Pavelić founded the Croatian Orthodox Church with the aim of pacifying the Serbs. However, the underlying ideology behind the creation of the Croatian Orthodox Church was connected to the ideas of Ante Starčević, who considered that Serbs were "Orthodox Croats", and reflected a desire to create a Croatian state comprising three main religious groupings, Roman Catholic, Muslim and Croatian Orthodox. There is some evidence that the status of Sarajevo Serbs improved after they joined the Croatian Orthodox Church in significant numbers. Through both forcible and voluntary conversions between 1941 and 1945, 244,000 Serbs were converted to Catholicism.

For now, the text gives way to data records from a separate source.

What follows belongs to an exercise in optimizing a design on an open flow for small area; a production flow would make more cautious choices.
The RTL was checked by simulation tests, not by an equivalence proof against the original design.
Power is estimated from default activity; no workload was simulated.

<file path="flow/flow/run.sh">
#!/bin/bash
# The standard layout (standard.sh: the ORFS flow with its synthesis script), with
# three changes of how the layout is made:
#  - synthesis maps the logic with the area-oriented ABC script flow/abc.script in place
#    of ORFS's delay-oriented abc_speed.script (a copy of ORFS's scripts folder with that
#    one file replaced; flip-flop mapping and everything else unchanged);
#  - every port still gets a buffer, but the smallest one (buf_1) instead of the
#    delay buffer buffer_ports picks by default;
#  - clock tree synthesis uses clkbuf_8 clusters of at most 16 sinks and no dummy loads.
# make's output goes to flow_make.log here; ORFS keeps each step's log under orfs/logs.
set -euo pipefail
W=$(pwd)
rm -rf "$W/scripts_mod"
cp -r "$FLOW_HOME/scripts" "$W/scripts_mod"
cp "$W/flow/abc.script" "$W/scripts_mod/abc_speed.script"
export SCRIPTS_DIR="$W/scripts_mod"
export BUFFER_PORTS_ARGS="-buffer_cell sky130_fd_sc_hd__buf_1"
export CTS_ARGS="-sink_clustering_enable -repair_clock_nets -dont_use_dummy_load -buf_list sky130_fd_sc_hd__clkbuf_8 -sink_clustering_size 16 -sink_clustering_max_diameter 80"
bash standard.sh > flow_make.log 2>&1
</file>
<file path="flow/flow/abc.script">
strash
ifraig
scorr
dc2
&get -n
&deepsyn -T 60
&put
strash
dch -f
amap -F 20 -A 40
</file>
<file path="flow/standard.sh">
#!/bin/bash
# synth_recipe.tcl (not shown) runs the flow's synth.tcl, then flattens the netlist and writes it again
# the make line also repeats each setting of config.mk as NAME=value (left out here)
make -C /OpenROAD-flow-scripts/flow DESIGN_CONFIG=/design/flow/config.mk WORK_HOME=/design/flow/orfs CLKGATE_MAP_FILE= SYNTH_SCRIPT=/design/flow/synth_recipe.tcl "${@:-finish}"
</file>
<file path="flow/config.mk">
export PLATFORM = sky130hd
export DESIGN_NAME = window_sender_with_retx_timer_core
export DESIGN_NICKNAME = window_sender_with_retx_timer_core
export VERILOG_FILES = /design/flow/design.v
export SDC_FILE = /design/flow/constraint.sdc
export NUM_CORES = 4
export LEC_CHECK = 0
export CAP_MARGIN = 20
export CORE_MARGIN = 2
export CORE_UTILIZATION = 65
export SLEW_MARGIN = 20
</file>
<file path="flow/constraint.sdc">
create_clock -name core_clock -period 9.0 [get_ports {clk}]
set_input_delay 1.8000 -clock core_clock [delete_from_list [all_inputs] [get_ports {clk}]]
set_output_delay 1.8000 -clock core_clock [all_outputs]
set_load 0.01 [all_outputs]
</file>
<file path="flow/design.v">
package wsrt_pkg;
  localparam int MAX_WINDOW_DEF = 32;
  localparam int SEQ_W      = 32;
  localparam int SEGB_W     = 14;
  localparam int HDR_W      = 8;
  localparam int WIN_W      = 6;
  localparam int SACK_CNT_W = 6;
  localparam int LEN_W      = 14;
  localparam int KIND_W     = 2;
  localparam int CFG_IDX_W  = 3;
  localparam int CFG_DATA_W = 32;
  localparam int SACKED_W   = SACK_CNT_W + SEGB_W;
  localparam int CNT_W      = 6;
  localparam logic [KIND_W-1:0] KIND_START = 2'd0;
  localparam logic [KIND_W-1:0] KIND_ACK   = 2'd1;
  localparam logic [KIND_W-1:0] KIND_TICK  = 2'd2;
  localparam logic RES_SEG  = 1'b0;
  localparam logic RES_DONE = 1'b1;
  localparam logic [CFG_IDX_W-1:0] CFG_SEGMENT_BYTES = 3'd0;
  localparam logic [CFG_IDX_W-1:0] CFG_HEADER_BYTES  = 3'd1;
  localparam logic [CFG_IDX_W-1:0] CFG_FLOW_BYTES    = 3'd2;
  localparam logic [CFG_IDX_W-1:0] CFG_START_WINDOW  = 3'd3;
  localparam logic [CFG_IDX_W-1:0] CFG_WINDOW_LIMIT  = 3'd4;
  localparam logic [CFG_IDX_W-1:0] CFG_RETX_TICKS    = 3'd5;
  localparam logic [CFG_IDX_W-1:0] CFG_PRIORITY_MODE = 3'd6;
  localparam logic [SEGB_W-1:0] RST_SEGMENT_BYTES = 14'd1460;
  localparam logic [HDR_W-1:0]  RST_HEADER_BYTES  = 8'd40;
  localparam logic [SEQ_W-1:0]  RST_FLOW_BYTES    = 32'd1460;
  localparam logic [WIN_W-1:0]  RST_START_WINDOW  = 6'd1;
  localparam logic [WIN_W-1:0]  RST_WINDOW_LIMIT  = 6'd32;
  localparam logic [SEQ_W-1:0]  RST_RETX_TICKS    = 32'd1000;
  localparam logic [CNT_W-1:0] SEG_CAP = 6'd63;
  localparam logic [LEN_W-1:0] LEN_MAX = 14'h3FFF;
  typedef struct packed {
    logic latch;
    logic clear;
    logic ack_upd;
    logic timeout;
    logic tick_dec;
    logic setup1;
    logic setup2;
    logic gen;
    logic emit_seg;
    logic rearm;
    logic emit_done;
  } cmd_t;
  typedef struct packed {
    logic [KIND_W-1:0] kind;
    logic              flow_done;
    logic              armed;
    logic              left_le1;
    logic              new_ack;
    logic              cond;
    logic              stage_v;
    logic              done_pend;
    logic              out_free;
  } stat_t;
endpackage
module window_sender_with_retx_timer_core #(
  parameter int MAX_WINDOW = wsrt_pkg::MAX_WINDOW_DEF
) (
  input  logic        clk,
  input  logic        rst_n,
  input  logic        in_tvalid,
  output logic        in_tready,
  input  logic [39:0] in_tdata,    
  input  logic [1:0]  in_tuser,    
  output logic        out_tvalid,
  input  logic        out_tready,
  output logic [79:0] out_tdata,   
  output logic [0:0]  out_tuser,   
  output logic        out_tlast,
  input  logic                              cfg_valid,
  output logic                              cfg_ready,
  input  logic [wsrt_pkg::CFG_IDX_W-1:0]    cfg_index,
  input  logic [wsrt_pkg::CFG_DATA_W-1:0]   cfg_data
);
  localparam logic [5:0] MAXW = 6'(MAX_WINDOW);
  localparam logic [3:0] S_INIT  = 4'd0;    
  localparam logic [3:0] S_IDLE  = 4'd1;
  localparam logic [3:0] S_CLR   = 4'd2;    
  localparam logic [3:0] S_ACMP  = 4'd3;    
  localparam logic [3:0] S_AHORN = 4'd4;    
  localparam logic [3:0] S_DEC   = 4'd5;    
  localparam logic [3:0] S_LH    = 4'd6;    
  localparam logic [3:0] S_LHL   = 4'd7;    
  localparam logic [3:0] S_PRIO  = 4'd8;    
  localparam logic [3:0] S_SEG   = 4'd9;    
  localparam logic [3:0] S_PRES  = 4'd10;   
  localparam logic [3:0] S_POST  = 4'd11;   
  localparam logic [3:0] S_ZERO  = 4'd12;   
  localparam logic [3:0] S_PDONE = 4'd13;   
  logic [13:0] seg_r;
  logic [7:0]  hdr_r;
  logic [31:0] flow_r;
  logic [5:0]  sw_r;
  logic [5:0]  wl_r;
  logic [31:0] retx_r;
  logic        pm_r;
  assign cfg_ready = 1'b1;
  always_ff @(posedge clk) begin
    if (!rst_n) begin
      seg_r  <= wsrt_pkg::RST_SEGMENT_BYTES;
      hdr_r  <= wsrt_pkg::RST_HEADER_BYTES;
      flow_r <= wsrt_pkg::RST_FLOW_BYTES;
      sw_r   <= wsrt_pkg::RST_START_WINDOW;
      wl_r   <= wsrt_pkg::RST_WINDOW_LIMIT;
      retx_r <= wsrt_pkg::RST_RETX_TICKS;
      pm_r   <= 1'b0;
    end else if (cfg_valid) begin
      case (cfg_index)
        wsrt_pkg::CFG_SEGMENT_BYTES: seg_r  <= cfg_data[13:0];
        wsrt_pkg::CFG_HEADER_BYTES:  hdr_r  <= cfg_data[7:0];
        wsrt_pkg::CFG_FLOW_BYTES:    flow_r <= cfg_data;
        wsrt_pkg::CFG_START_WINDOW:  sw_r   <= cfg_data[5:0];
        wsrt_pkg::CFG_WINDOW_LIMIT:  wl_r   <= cfg_data[5:0];
        wsrt_pkg::CFG_RETX_TICKS:    retx_r <= cfg_data;
        wsrt_pkg::CFG_PRIORITY_MODE: pm_r   <= cfg_data[0];
        default: ;
      endcase
    end
  end
  logic [4:0]  g;           
  logic [4:0]  p;           
  logic [3:0]  st;
  logic [2:0]  j;           
  logic [31:0] next_r;      
  logic [31:0] old_r;       
  logic [31:0] left_r;      
  logic        l32_r;       
  logic [19:0] sack_r;      
  logic [31:0] prio_r;      
  logic [13:0] len_r;       
  logic [5:0]  cwnd_r;
  logic [5:0]  sent_r;      
  logic        armed_r, done_r;
  logic        gtn_r, new_r, dpend_r, tick_r, over_r, adv_r, armok_r, pos_r, sat_r, last_r;
  logic        ca_r, cb_r, cc_r, cd_r, ce_r, cm_r, dm_r;
  logic        kx_r, ky_r, kz_r;
  wire p0    = (p == 5'd0);
  wire plast = (p == 5'd31);
  wire in_idle = (st == S_IDLE);
  wire is_pass = !(st == S_IDLE || st == S_PRES || st == S_PDONE);
  wire [13:0] mssv  = (seg_r == 14'd0) ? 14'd1 : seg_r;
  wire [15:0] mss16 = {2'b00, mssv};
  wire mss_b  = !p[4] && mss16[p[3:0]];
  wire hdr_b  = (p[4:3] == 2'b00) && hdr_r[p[2:0]];
  wire flow_b = flow_r[p];
  wire retx_b = retx_r[p];
  wire a_b    = in_tdata[p];
  wire s_b    = in_tdata[6'd32 + {3'd0, j}];
  wire next_b = next_r[0];
  wire old_b  = old_r[0];
  wire left_b = left_r[0];
  wire sack_on = (p < 5'd20);
  wire sack_b = sack_on && sack_r[0];
  function automatic logic maj(input logic a, input logic b, input logic c);
    maj = (a & b) | (a & c) | (b & c);
  endfunction
  wire adv_on = ((st == S_SEG) || (st == S_POST)) && adv_r;
  wire am_b   = adv_on && mss_b;
  wire ca_i   = !p0 && ca_r;
  wire n_b    = next_b ^ am_b ^ ca_i;
  wire cb_i   = !p0 && cb_r;
  wire tail_b = flow_b ^ n_b ^ cb_i;
  wire cb_o   = (!flow_b && n_b) || (!(flow_b ^ n_b) && cb_i);
  wire pay_b  = over_r ? tail_b : mss_b;
  wire cc_i   = !p0 && cc_r;
  wire lsum_b = pay_b ^ hdr_b ^ cc_i;
  wire cc_o   = maj(pay_b, hdr_b, cc_i);
  wire cd_i   = !p0 && cd_r;
  wire s1_b   = n_b ^ mss_b ^ cd_i;
  wire cd_o   = maj(n_b, mss_b, cd_i);
  wire ce_i   = !p0 && ce_r;
  wire s2_b   = s1_b ^ mss_b ^ ce_i;
  wire ce_o   = maj(s1_b, mss_b, ce_i);
  wire cu_i   = !p0 && ce_r;
  wire u_b    = old_b ^ sack_b ^ cu_i;
  wire cu_o   = maj(old_b, sack_b, cu_i);
  wire cp_i   = !p0 && cb_r;
  wire pd_b   = flow_b ^ u_b ^ cp_i;
  wire cp_o   = (!flow_b && u_b) || (!(flow_b ^ u_b) && cp_i);
  wire ackm   = (st == S_ACMP) || (st == S_AHORN);
  wire tw_m   = !p0 && (st != S_ACMP) && dm_r;
  wire mm_b   = s_b && mss_b;
  wire cm_i   = !p0 && cm_r;
  wire mac_b  = tw_m ^ mm_b ^ cm_i;
  wire cm_o   = maj(tw_m, mm_b, cm_i);
  wire lhl    = (st == S_LHL);
  wire [2:0] wk = lhl ? 3'd0 : (j + 3'd1);
  wire wbit   = cwnd_r[wk];
  wire tw_n   = !p0 && !((st == S_AHORN || st == S_LH) && j == 3'd4) && cd_r;
  wire wm_b   = wbit && mss_b;
  wire cn_i   = !p0 && ca_r;
  wire wmac_b = tw_n ^ wm_b ^ cn_i;
  wire cn_o   = maj(tw_n, wm_b, cn_i);
  wire cl_i   = !p0 && cc_r;
  wire lim_b  = wmac_b ^ u_b ^ cl_i;
  wire cl_o   = maj(wmac_b, u_b, cl_i);
  wire dbi    = p0 || cm_r;
  wire dec_b  = left_b ^ dbi;
  wire dbo    = dbi && !left_b;
  function automatic logic gt_step(input logic x, input logic y, input logic prev);
    gt_step = (x & ~y) | (~(x ^ y) & prev);
  endfunction
  logic kx_x, kx_y, ky_x, ky_y, kz_x, kz_y;
  always_comb begin
    kx_x = 1'b0; kx_y = 1'b0; ky_x = 1'b0; ky_y = 1'b0; kz_x = 1'b0; kz_y = 1'b0;
    case (st)
      S_ACMP: begin
        kx_x = a_b;    kx_y = next_b;
        ky_x = a_b;    ky_y = old_b;
        kz_x = a_b;    kz_y = flow_b;
      end
      S_DEC: begin
        kx_x = left_b && !p0;
      end
      S_LHL: begin
        kx_x = flow_b; kx_y = u_b;
        ky_x = flow_b; ky_y = old_b;
      end
      S_PRIO: begin
        kx_x = s1_b;   kx_y = left_b;
        ky_x = s1_b;   ky_y = flow_b;
        kz_x = flow_b; kz_y = next_b;
      end
      default: begin   
        kx_x = s2_b;   kx_y = left_b;
        ky_x = flow_b; ky_y = s1_b;
        kz_x = s2_b;   kz_y = flow_b;
      end
    endcase
  end
  wire kx_n = gt_step(kx_x, kx_y, !p0 && kx_r);
  wire ky_n = gt_step(ky_x, ky_y, !p0 && ky_r);
  wire kz_n = (st == S_ACMP) ? ((kz_x ^ kz_y) || (!p0 && kz_r)) : gt_step(kz_x, kz_y, !p0 && kz_r);
  wire le1_f  = !kx_n;                                    
  wire [1:0] s2top = {1'b0, cd_o} + {1'b0, ce_o};
  wire seg_gtl = (s2top > {1'b0, l32_r}) || ((s2top == {1'b0, l32_r}) && kx_n);
  wire seg_cond = (sent_r != 6'd32) && !over_r && !cd_o && ky_n && !seg_gtl;
  wire seg_over = cd_o || ce_o || kz_n;
  wire pr_gtl  = (cd_o && !l32_r) || ((cd_o == l32_r) && kx_n);
  wire pr_cond = kz_n && !pr_gtl;
  wire pr_over = cd_o || ky_n;
  wire [5:0] start_cl = (sw_r > MAXW) ? MAXW : sw_r;
  wire [5:0] lim_cl   = (wl_r > MAXW) ? MAXW : wl_r;
  wire [6:0] cw_inc   = {1'b0, cwnd_r} + 7'd1;
  wire [5:0] cwnd_nxt = (cw_inc > {1'b0, lim_cl}) ? lim_cl : cw_inc[5:0];
  wire armed_fin = armok_r && (tick_r || armed_r || adv_r);
  wire ign = (in_tuser == wsrt_pkg::KIND_ACK)  ? done_r :
             (in_tuser == wsrt_pkg::KIND_TICK) ? !armed_r :
             (in_tuser != wsrt_pkg::KIND_START);
  assign in_tready = (in_idle && (!in_tvalid || ign)) ||
                     (plast && ((st == S_PRIO) ||
                                ((st == S_AHORN) && (j == 3'd0) && !new_r) ||
                                ((st == S_DEC) && !le1_f)));
  assign out_tvalid = (st == S_PRES) || (st == S_PDONE);
  assign out_tuser  = (st == S_PDONE);
  assign out_tlast  = last_r;
  assign out_tdata  = {2'b00, prio_r, len_r, next_r};
  logic next_i, old_i, left_i, sack_i, prio_i, len_i;
  always_comb begin
    next_i = next_b;
    case (st)
      S_INIT, S_CLR, S_ZERO: next_i = 1'b0;
      S_AHORN: if (j == 3'd4) next_i = gtn_r ? a_b : next_b;
      S_LH:    if (j == 3'd4 && tick_r) next_i = old_b;
      S_SEG:   next_i = n_b;
      S_POST:  next_i = (adv_r && over_r) ? flow_b : n_b;
      default: ;
    endcase
    old_i = old_b;
    case (st)
      S_INIT, S_CLR: old_i = 1'b0;
      S_AHORN: if (j == 3'd4) old_i = new_r ? a_b : old_b;
      default: ;
    endcase
    left_i = left_b;
    case (st)
      S_DEC:   left_i = dec_b;
      S_AHORN: left_i = new_r ? wmac_b : left_b;
      S_LH:    left_i = wmac_b;
      S_LHL:   left_i = lim_b;
      S_POST:  left_i = armed_fin ? retx_b : left_b;
      default: ;
    endcase
    sack_i = sack_r[0];
    case (st)
      S_INIT, S_CLR:   sack_i = 1'b0;
      S_ACMP, S_AHORN: sack_i = mac_b;
      default: ;
    endcase
    prio_i = (st == S_PRIO) ? (pm_r ? p0 : (pos_r && pd_b)) : 1'b0;
    len_i  = (st == S_SEG) ? (p[4:1] < 4'd7 ? lsum_b : (len_r[0] | sat_r)) : 1'b0;
  end
  wire len_sh  = ((st == S_SEG) || (st == S_ZERO)) && (p < 5'd28);
  wire prio_sh = (st == S_PRIO) || (st == S_ZERO);
  wire sack_sh = is_pass && sack_on;
  always_ff @(posedge clk) begin
    old_r <= {old_i, old_r[31:1]};
    if (is_pass) begin
      next_r <= {next_i, next_r[31:1]};
      left_r <= {left_i, left_r[31:1]};
    end
    if (sack_sh) sack_r <= {sack_i, sack_r[19:1]};
    if (prio_sh) prio_r <= {prio_i, prio_r[31:1]};
    if (len_sh)  len_r  <= {len_i, len_r[13:1]};
  end
  always_ff @(posedge clk) begin
    ca_r  <= (st == S_SEG || st == S_PRIO || st == S_POST) ? maj(next_b, am_b, ca_i) : cn_o;
    cb_r  <= (st == S_SEG) ? cb_o : cp_o;
    cc_r  <= (st == S_SEG) ? cc_o : cl_o;
    cd_r  <= (st == S_SEG || st == S_PRIO) ? cd_o : left_b;
    ce_r  <= (st == S_SEG) ? ce_o : cu_o;
    cm_r  <= (st == S_DEC) ? dbo : cm_o;
    dm_r  <= sack_b;
    kx_r  <= kx_n;
    ky_r  <= ky_n;
    kz_r  <= kz_n;
    if (st == S_SEG && p == 5'd13) sat_r <= cc_o;
  end
  always_ff @(posedge clk) begin
    if (!rst_n) begin
      g       <= 5'd0;
      p       <= 5'd0;
      st      <= S_INIT;
      cwnd_r  <= 6'd1;
      armed_r <= 1'b0;
      done_r  <= 1'b0;
    end else begin
      g <= g + 5'd1;
      if (is_pass) p <= p + 5'd1;
      case (st)
        S_INIT: if (plast) st <= S_IDLE;
        S_IDLE: begin
          if (in_tvalid && !ign && g == 5'd31) begin
            dpend_r <= 1'b0;
            tick_r  <= 1'b0;
            adv_r   <= 1'b0;
            j       <= 3'd5;
            case (in_tuser)
              wsrt_pkg::KIND_START: st <= S_CLR;
              wsrt_pkg::KIND_ACK:   st <= S_ACMP;
              default:              st <= S_DEC;
            endcase
          end
        end
        S_CLR: if (plast) begin
          cwnd_r  <= start_cl;
          armed_r <= 1'b0;
          done_r  <= 1'b0;
          j       <= 3'd4;
          st      <= S_LH;
        end
        S_ACMP: if (plast) begin
          gtn_r   <= kx_n;
          new_r   <= ky_n;
          dpend_r <= !kz_n;
          if (ky_n) cwnd_r <= cwnd_nxt;
          j       <= 3'd4;
          st      <= S_AHORN;
        end
        S_AHORN: if (plast) begin
          if (j == 3'd0) begin
            if (new_r) st <= S_LHL;
            else       st <= dpend_r ? S_ZERO : S_IDLE;
          end else begin
            j <= j - 3'd1;
          end
        end
        S_DEC: if (plast) begin
          if (le1_f) begin
            armed_r <= 1'b0;
            cwnd_r  <= 6'd1;
            tick_r  <= 1'b1;
            j       <= 3'd4;
            st      <= S_LH;
          end else begin
            st      <= S_IDLE;
          end
        end
        S_LH: if (plast) begin
          if (j == 3'd0) st <= S_LHL;
          else           j  <= j - 3'd1;
        end
        S_LHL: if (plast) begin
          l32_r   <= cu_o || cl_o;
          pos_r   <= !cu_o && kx_n;
          armok_r <= ky_n;
          st      <= S_PRIO;
        end
        S_PRIO: if (plast) begin
          sent_r <= 6'd1;
          over_r <= pr_over;
          if (pr_cond) begin
            st <= S_SEG;
          end else if (armed_fin) begin
            st <= S_POST;
          end else begin
            armed_r <= 1'b0;
            st      <= dpend_r ? S_ZERO : S_IDLE;
          end
        end
        S_SEG: if (plast) begin
          if (seg_cond) over_r <= seg_over;
          last_r <= !seg_cond && !dpend_r;
          sent_r <= {sent_r[4:0], sent_r[5] ^ sent_r[4]};
          adv_r  <= 1'b1;
          st     <= S_PRES;
        end
        S_PRES: if (out_tready) st <= last_r ? S_POST : S_SEG;   
        S_POST: if (plast) begin
          armed_r <= armed_fin;
          st      <= dpend_r ? S_ZERO : S_IDLE;
        end
        S_ZERO: if (plast) begin
          last_r <= 1'b1;
          st     <= S_PDONE;
        end
        S_PDONE: if (out_tready) begin
          done_r <= 1'b1;
          st     <= S_IDLE;
        end
        default: st <= S_IDLE;
      endcase
    end
  end
endmodule
</file>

In June 1942, Pavelić met with General Roatta and they agreed that Ustaše administration could be returned to Zone 3 except in towns with Italian garrisons. Pavelić agreed to the continued presence of the Chetnik Anti-Communist Volunteer Militia in this zone, and that the Italians would intervene in Zone 3 if they considered that was necessary. The result of this agreement was that Italian forces largely withdrew from areas that the NDH had virtually no presence and no means by which to reimpose their authority. This created a wide no-man's land from the Sandžak to western Bosnia in which the Chetniks and Partisans could operate. By mid-1942, Pavelić's regime effectively controlled only the Zagreb region along with some larger towns that were home to strong NDH and German garrisons.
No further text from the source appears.